> [Task instructions] Print the lines that run from the line with "global routing: no" to the line with "area: 9640 sq um", keeping both end lines, exactly as they appear in the entries below, and nothing else.
= = = = =
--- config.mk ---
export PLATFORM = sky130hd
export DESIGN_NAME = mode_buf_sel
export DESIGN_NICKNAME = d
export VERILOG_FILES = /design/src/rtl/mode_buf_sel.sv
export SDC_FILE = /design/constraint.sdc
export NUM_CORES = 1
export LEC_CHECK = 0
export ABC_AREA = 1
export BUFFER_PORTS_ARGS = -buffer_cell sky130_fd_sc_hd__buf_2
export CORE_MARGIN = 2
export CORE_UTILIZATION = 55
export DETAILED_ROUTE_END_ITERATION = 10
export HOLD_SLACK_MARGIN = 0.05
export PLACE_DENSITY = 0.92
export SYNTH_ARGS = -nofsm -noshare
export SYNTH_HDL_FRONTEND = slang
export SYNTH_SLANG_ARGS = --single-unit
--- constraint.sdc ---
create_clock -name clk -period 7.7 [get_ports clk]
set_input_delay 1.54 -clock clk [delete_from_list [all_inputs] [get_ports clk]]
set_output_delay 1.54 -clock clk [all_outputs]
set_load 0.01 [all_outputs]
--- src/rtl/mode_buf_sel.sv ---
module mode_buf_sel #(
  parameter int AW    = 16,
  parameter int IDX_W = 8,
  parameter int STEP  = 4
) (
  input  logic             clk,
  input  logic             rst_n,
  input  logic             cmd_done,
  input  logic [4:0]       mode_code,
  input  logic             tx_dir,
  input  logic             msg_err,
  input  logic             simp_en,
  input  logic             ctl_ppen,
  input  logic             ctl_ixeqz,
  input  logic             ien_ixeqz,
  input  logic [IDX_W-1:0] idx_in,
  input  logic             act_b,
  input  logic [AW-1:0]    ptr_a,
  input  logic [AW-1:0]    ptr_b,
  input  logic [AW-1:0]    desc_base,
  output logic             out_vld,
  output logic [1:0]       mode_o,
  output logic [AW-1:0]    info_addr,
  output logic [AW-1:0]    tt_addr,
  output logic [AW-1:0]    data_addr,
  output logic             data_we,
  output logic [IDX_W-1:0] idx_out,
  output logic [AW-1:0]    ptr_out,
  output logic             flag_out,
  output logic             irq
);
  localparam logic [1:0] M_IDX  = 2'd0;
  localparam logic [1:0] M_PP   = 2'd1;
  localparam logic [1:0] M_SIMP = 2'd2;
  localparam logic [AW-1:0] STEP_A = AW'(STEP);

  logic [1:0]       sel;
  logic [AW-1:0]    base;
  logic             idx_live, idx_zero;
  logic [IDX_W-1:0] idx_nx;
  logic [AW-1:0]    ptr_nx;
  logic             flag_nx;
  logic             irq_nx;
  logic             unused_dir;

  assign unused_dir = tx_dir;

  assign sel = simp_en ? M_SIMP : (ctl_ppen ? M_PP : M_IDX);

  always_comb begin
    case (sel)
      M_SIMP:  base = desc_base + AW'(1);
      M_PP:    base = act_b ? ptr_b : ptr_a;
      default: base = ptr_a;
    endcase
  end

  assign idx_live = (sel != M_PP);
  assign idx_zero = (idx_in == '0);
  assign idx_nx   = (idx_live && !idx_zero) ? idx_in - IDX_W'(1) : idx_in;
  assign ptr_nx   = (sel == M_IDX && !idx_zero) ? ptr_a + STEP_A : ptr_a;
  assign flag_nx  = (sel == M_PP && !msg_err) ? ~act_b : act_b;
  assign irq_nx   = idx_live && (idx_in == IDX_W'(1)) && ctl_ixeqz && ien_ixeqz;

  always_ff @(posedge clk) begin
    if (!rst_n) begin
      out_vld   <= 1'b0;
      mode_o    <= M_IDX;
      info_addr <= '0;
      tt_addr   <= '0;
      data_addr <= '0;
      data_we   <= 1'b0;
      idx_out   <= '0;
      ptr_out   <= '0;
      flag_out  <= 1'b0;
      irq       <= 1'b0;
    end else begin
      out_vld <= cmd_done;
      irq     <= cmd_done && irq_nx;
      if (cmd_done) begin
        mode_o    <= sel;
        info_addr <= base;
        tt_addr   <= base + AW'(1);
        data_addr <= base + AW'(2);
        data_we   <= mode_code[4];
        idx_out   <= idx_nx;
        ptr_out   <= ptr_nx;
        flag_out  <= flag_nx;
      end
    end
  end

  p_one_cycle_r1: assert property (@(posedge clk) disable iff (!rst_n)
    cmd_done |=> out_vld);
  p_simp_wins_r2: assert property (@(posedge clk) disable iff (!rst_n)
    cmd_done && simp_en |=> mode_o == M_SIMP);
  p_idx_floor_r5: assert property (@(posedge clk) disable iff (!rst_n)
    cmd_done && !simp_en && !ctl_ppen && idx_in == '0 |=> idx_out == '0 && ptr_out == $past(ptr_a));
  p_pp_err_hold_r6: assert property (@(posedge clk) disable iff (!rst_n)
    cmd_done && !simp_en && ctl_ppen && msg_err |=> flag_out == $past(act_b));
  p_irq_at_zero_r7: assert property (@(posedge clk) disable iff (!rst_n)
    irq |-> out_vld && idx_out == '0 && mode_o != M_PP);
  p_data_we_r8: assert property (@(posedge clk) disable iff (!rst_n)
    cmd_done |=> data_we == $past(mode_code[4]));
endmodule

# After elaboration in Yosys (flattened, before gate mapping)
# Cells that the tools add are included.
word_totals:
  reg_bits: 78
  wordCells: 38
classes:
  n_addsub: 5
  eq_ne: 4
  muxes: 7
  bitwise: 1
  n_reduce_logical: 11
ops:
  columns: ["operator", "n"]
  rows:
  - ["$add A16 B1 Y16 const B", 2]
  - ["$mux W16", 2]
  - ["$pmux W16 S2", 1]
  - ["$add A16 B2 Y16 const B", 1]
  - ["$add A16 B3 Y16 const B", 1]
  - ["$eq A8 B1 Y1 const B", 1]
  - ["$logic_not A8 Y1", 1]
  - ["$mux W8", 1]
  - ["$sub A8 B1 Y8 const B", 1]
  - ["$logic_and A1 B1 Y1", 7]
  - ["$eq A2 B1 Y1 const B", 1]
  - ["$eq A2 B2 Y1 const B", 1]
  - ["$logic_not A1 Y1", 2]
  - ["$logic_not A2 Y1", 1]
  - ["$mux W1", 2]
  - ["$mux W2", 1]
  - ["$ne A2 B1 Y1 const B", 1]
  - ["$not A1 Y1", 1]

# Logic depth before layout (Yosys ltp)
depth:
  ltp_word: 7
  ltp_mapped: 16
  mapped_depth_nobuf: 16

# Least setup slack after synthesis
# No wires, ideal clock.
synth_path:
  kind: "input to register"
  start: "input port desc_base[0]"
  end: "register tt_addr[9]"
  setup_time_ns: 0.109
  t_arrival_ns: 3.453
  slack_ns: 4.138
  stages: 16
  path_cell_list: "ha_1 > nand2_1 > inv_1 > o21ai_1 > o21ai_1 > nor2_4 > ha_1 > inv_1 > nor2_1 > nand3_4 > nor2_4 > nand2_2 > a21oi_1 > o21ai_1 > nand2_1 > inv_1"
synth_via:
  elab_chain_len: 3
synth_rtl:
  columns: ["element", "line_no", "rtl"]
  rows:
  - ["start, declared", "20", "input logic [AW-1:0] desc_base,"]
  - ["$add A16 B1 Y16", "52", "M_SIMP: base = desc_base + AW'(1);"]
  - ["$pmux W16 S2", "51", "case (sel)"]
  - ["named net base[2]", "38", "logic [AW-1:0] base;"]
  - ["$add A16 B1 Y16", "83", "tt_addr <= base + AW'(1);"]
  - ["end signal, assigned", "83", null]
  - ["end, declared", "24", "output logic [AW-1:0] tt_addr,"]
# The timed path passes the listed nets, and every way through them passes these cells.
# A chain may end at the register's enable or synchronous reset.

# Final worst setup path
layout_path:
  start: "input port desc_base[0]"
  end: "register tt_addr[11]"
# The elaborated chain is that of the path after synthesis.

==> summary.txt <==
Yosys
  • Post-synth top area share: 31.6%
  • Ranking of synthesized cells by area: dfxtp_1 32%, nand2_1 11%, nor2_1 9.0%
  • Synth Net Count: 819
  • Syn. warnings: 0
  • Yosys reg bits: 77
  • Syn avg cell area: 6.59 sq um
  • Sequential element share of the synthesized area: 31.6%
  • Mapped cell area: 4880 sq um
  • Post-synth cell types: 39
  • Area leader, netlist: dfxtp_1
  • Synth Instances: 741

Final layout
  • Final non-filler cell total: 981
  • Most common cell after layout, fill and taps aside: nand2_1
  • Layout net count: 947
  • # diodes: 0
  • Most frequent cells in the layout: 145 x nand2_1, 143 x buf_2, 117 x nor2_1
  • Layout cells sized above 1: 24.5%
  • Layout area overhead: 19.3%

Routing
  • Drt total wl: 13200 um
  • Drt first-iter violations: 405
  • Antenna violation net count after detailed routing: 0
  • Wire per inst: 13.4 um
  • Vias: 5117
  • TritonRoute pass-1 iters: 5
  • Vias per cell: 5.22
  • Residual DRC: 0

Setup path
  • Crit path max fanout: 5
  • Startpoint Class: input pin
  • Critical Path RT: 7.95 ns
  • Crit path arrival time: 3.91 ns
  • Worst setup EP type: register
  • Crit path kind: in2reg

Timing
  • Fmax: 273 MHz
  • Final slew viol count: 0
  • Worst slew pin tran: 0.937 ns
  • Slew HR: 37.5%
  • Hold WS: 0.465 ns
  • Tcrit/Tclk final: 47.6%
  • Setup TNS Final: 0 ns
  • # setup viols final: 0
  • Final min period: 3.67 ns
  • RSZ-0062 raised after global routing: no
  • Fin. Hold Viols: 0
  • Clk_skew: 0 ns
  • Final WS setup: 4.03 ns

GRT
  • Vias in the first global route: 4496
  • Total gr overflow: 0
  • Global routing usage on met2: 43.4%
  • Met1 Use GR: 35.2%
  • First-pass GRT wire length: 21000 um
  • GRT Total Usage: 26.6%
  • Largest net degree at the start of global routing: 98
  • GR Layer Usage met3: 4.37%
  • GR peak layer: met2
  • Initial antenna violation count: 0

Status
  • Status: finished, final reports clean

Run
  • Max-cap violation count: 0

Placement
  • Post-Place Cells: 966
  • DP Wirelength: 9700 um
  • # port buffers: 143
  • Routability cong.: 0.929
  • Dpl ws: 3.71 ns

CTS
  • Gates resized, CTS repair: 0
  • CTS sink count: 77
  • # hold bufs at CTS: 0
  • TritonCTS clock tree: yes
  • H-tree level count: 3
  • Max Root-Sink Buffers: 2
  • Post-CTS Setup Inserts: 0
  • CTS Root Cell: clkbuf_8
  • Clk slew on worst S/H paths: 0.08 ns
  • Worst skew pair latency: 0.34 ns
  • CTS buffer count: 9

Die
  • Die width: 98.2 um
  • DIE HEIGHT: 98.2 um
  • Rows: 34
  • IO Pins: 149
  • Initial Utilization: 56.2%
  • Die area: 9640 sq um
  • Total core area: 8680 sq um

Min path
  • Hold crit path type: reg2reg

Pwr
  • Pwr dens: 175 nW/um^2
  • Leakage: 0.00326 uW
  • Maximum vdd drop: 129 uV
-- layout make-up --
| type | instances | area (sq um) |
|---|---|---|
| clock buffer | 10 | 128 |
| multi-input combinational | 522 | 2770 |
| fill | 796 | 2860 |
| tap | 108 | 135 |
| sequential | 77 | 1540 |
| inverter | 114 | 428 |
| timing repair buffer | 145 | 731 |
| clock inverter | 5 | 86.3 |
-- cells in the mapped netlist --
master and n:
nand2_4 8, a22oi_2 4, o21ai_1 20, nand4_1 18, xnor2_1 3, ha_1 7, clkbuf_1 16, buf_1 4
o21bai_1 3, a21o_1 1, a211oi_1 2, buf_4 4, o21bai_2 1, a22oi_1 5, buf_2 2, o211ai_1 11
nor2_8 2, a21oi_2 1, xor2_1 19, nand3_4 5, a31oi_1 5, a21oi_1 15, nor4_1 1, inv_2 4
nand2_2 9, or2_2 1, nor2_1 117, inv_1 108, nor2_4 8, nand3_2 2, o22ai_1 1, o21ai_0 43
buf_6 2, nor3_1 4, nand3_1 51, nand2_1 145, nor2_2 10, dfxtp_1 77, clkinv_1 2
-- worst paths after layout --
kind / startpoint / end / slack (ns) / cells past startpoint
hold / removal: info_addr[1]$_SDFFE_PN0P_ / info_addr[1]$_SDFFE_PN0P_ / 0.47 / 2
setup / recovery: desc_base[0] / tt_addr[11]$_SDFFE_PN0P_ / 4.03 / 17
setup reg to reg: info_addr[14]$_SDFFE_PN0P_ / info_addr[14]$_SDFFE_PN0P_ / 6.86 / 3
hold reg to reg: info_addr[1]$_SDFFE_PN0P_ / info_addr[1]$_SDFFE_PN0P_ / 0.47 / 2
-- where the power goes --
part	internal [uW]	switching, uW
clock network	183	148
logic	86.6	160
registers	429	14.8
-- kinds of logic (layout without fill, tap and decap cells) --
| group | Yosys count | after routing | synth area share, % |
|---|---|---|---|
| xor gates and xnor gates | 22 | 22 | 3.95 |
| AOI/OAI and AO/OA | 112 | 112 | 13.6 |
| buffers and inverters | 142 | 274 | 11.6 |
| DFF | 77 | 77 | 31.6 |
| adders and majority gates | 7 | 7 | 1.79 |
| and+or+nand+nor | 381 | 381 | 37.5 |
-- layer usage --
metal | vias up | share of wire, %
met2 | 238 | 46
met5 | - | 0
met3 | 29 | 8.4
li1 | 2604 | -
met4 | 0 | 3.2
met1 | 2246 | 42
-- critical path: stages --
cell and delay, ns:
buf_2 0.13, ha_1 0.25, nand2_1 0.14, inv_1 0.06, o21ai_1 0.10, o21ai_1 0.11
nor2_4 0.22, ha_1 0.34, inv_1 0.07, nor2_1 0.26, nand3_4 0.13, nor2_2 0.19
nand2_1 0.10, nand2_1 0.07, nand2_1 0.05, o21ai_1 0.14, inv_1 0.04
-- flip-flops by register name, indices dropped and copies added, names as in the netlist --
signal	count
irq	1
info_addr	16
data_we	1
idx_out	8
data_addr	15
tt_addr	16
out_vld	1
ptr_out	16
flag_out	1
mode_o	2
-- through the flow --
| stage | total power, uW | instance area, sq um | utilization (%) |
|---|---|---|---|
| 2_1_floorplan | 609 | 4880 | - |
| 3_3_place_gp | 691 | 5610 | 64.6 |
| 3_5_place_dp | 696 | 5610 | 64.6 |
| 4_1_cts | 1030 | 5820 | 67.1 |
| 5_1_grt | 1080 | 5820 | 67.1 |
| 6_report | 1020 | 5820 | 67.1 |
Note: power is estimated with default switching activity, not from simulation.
= = = = =
> [Answer space]
  • RSZ-0062 raised after global routing: no
  • Fin. Hold Viols: 0
  • Clk_skew: 0 ns
  • Final WS setup: 4.03 ns

GRT
  • Vias in the first global route: 4496
  • Total gr overflow: 0
  • Global routing usage on met2: 43.4%
  • Met1 Use GR: 35.2%
  • First-pass GRT wire length: 21000 um
  • GRT Total Usage: 26.6%
  • Largest net degree at the start of global routing: 98
  • GR Layer Usage met3: 4.37%
  • GR peak layer: met2
  • Initial antenna violation count: 0

Status
  • Status: finished, final reports clean

Run
  • Max-cap violation count: 0

Placement
  • Post-Place Cells: 966
  • DP Wirelength: 9700 um
  • # port buffers: 143
  • Routability cong.: 0.929
  • Dpl ws: 3.71 ns

CTS
  • Gates resized, CTS repair: 0
  • CTS sink count: 77
  • # hold bufs at CTS: 0
  • TritonCTS clock tree: yes
  • H-tree level count: 3
  • Max Root-Sink Buffers: 2
  • Post-CTS Setup Inserts: 0
  • CTS Root Cell: clkbuf_8
  • Clk slew on worst S/H paths: 0.08 ns
  • Worst skew pair latency: 0.34 ns
  • CTS buffer count: 9

Die
  • Die width: 98.2 um
  • DIE HEIGHT: 98.2 um
  • Rows: 34
  • IO Pins: 149
  • Initial Utilization: 56.2%
  • Die area: 9640 sq um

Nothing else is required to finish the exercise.